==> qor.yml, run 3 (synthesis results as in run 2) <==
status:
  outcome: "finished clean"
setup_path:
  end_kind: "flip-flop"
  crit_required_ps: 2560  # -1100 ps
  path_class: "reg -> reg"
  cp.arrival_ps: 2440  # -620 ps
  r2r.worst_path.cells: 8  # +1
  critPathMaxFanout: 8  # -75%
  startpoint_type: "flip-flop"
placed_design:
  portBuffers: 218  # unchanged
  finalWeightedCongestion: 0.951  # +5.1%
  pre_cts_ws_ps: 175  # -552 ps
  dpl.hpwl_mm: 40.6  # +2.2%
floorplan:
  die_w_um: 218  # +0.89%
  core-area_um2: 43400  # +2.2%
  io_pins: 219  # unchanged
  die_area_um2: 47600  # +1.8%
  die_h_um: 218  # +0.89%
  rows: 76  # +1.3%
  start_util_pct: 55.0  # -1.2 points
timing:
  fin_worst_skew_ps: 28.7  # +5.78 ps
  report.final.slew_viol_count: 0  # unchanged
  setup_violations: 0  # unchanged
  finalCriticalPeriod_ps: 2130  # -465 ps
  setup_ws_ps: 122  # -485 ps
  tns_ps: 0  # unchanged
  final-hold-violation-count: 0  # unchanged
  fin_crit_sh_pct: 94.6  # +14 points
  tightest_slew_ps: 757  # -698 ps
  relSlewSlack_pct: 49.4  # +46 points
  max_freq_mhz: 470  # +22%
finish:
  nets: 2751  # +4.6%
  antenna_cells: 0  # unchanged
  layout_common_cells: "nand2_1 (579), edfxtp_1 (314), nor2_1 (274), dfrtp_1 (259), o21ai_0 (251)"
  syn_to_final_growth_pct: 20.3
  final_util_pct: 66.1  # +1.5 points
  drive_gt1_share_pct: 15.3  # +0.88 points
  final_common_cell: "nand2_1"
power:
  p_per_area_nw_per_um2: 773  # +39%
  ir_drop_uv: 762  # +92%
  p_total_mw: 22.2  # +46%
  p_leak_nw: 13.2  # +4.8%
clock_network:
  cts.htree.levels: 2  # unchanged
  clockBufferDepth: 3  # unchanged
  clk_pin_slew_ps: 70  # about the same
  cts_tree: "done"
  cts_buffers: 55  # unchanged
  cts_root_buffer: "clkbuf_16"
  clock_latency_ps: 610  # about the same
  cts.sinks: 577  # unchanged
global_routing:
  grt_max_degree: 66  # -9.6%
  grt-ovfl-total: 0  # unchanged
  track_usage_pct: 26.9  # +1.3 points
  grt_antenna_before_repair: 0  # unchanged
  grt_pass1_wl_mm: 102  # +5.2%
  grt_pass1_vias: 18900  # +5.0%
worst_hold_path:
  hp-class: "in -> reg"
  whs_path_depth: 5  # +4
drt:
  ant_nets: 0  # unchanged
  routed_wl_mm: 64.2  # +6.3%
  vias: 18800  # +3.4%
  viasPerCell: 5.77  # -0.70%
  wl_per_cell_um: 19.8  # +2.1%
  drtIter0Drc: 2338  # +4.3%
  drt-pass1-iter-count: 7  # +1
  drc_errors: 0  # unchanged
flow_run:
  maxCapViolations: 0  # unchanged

▬▬▬

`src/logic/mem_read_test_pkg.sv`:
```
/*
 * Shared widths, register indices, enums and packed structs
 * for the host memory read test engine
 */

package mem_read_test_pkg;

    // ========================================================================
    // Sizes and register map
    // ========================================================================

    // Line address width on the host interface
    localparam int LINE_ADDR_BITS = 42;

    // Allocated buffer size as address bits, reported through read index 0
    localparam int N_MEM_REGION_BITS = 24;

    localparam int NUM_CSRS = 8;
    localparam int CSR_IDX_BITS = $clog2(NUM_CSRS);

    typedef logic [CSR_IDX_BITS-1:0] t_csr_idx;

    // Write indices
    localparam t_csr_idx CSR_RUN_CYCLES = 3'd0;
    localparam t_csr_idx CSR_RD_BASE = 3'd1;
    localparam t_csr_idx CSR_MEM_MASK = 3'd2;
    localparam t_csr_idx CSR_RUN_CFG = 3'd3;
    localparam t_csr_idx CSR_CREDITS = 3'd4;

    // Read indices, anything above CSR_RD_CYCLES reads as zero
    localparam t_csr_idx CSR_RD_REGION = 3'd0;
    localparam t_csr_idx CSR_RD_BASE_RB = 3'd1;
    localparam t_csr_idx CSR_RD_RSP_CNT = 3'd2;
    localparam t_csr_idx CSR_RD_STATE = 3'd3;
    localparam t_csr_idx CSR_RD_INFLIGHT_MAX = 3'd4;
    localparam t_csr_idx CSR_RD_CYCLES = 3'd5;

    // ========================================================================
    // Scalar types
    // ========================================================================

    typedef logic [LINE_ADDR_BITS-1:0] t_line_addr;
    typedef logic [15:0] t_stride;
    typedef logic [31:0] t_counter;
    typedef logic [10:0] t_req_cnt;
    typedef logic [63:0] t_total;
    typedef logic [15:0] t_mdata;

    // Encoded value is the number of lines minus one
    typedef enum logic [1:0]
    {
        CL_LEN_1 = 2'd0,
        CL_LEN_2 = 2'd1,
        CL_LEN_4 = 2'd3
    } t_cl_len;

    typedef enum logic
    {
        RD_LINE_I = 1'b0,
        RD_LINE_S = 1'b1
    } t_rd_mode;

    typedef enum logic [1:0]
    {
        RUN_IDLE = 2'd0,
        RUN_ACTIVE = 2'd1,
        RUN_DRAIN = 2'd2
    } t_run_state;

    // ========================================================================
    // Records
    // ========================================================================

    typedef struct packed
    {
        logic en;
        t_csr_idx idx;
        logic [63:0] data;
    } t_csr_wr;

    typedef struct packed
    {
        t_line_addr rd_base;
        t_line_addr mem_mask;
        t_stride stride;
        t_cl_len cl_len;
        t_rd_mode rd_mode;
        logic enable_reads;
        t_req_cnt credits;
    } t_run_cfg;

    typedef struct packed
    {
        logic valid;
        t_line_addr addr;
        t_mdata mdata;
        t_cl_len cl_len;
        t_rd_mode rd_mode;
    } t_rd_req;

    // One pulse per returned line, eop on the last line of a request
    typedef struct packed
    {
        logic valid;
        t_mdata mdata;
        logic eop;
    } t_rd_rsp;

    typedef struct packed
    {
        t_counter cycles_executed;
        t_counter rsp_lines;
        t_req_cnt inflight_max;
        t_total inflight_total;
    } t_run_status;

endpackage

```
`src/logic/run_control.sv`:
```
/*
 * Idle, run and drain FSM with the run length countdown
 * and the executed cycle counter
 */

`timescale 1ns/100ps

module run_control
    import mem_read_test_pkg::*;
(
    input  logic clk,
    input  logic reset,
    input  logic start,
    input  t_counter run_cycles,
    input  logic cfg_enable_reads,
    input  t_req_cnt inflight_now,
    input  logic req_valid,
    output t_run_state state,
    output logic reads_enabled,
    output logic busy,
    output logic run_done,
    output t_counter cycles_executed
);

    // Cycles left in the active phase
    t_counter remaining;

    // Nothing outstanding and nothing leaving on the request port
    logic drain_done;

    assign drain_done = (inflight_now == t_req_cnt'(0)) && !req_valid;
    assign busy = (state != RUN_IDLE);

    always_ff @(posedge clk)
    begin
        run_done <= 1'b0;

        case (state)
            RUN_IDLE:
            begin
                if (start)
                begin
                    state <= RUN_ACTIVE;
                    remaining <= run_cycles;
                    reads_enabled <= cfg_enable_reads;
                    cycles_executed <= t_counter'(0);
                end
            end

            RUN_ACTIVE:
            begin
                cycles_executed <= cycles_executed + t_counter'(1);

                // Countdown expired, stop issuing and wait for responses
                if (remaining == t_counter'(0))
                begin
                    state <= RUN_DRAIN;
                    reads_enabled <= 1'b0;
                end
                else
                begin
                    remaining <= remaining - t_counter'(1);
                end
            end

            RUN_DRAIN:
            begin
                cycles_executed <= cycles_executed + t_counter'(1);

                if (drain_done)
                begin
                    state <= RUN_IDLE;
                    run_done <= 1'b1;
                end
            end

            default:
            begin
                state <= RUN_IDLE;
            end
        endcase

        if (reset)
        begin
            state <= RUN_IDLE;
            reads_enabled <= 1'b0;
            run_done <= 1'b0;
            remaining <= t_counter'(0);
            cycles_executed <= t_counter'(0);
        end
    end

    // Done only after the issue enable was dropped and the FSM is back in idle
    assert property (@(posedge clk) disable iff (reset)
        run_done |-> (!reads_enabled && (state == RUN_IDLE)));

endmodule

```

▬▬▬

* TASK TO CARRY OUT *
Check each line above for the word "flop" and copy every line that has it.

* ANSWER AREA *
  end_kind: "flip-flop"
  startpoint_type: "flip-flop"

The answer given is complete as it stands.